**What you will do**
In the listing below, find each line that holds the string "wire" and copy it.

**Data extract**
$ cat src/rtl/pmg_wb_slave.sv
// Purpose: Classic Wishbone slave front end, one-cycle ack.
// Assumes: Master holds the request until it sees ack.
// Notes:   Ack is registered and dropped in the cycle after it is given.
`timescale 1ns/1ps
module pmg_wb_slave
  import pmg_pkg::*;
(
  input  wire logic        clk_i,
  input  wire logic        rst_i,
  input  wire logic        cyc_i,
  input  wire logic        stb_i,
  input  wire logic        we_i,
  output logic             ack_o,
  output logic             wr_stb_o,
  output logic             rd_stb_o
);
  logic ack_q;
  logic ack_d;

  // A new access starts only when no ack is pending, giving at most one ack every two clock cycles.
  always_comb
  begin
    ack_d = cyc_i & stb_i & ~ack_q;
  end

  always_ff @(posedge clk_i)
  begin
    if (rst_i)
      ack_q <= 1'b0;
    else
      ack_q <= ack_d;
  end

  assign ack_o    = ack_q;
  // Effects land on the edge where the master samples ack.
  assign wr_stb_o = ack_q & cyc_i & stb_i & we_i;
  assign rd_stb_o = ack_q & cyc_i & stb_i & ~we_i;
endmodule : pmg_wb_slave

**Answer box**
  input  wire logic        clk_i,
  input  wire logic        rst_i,
  input  wire logic        cyc_i,
  input  wire logic        stb_i,
  input  wire logic        we_i,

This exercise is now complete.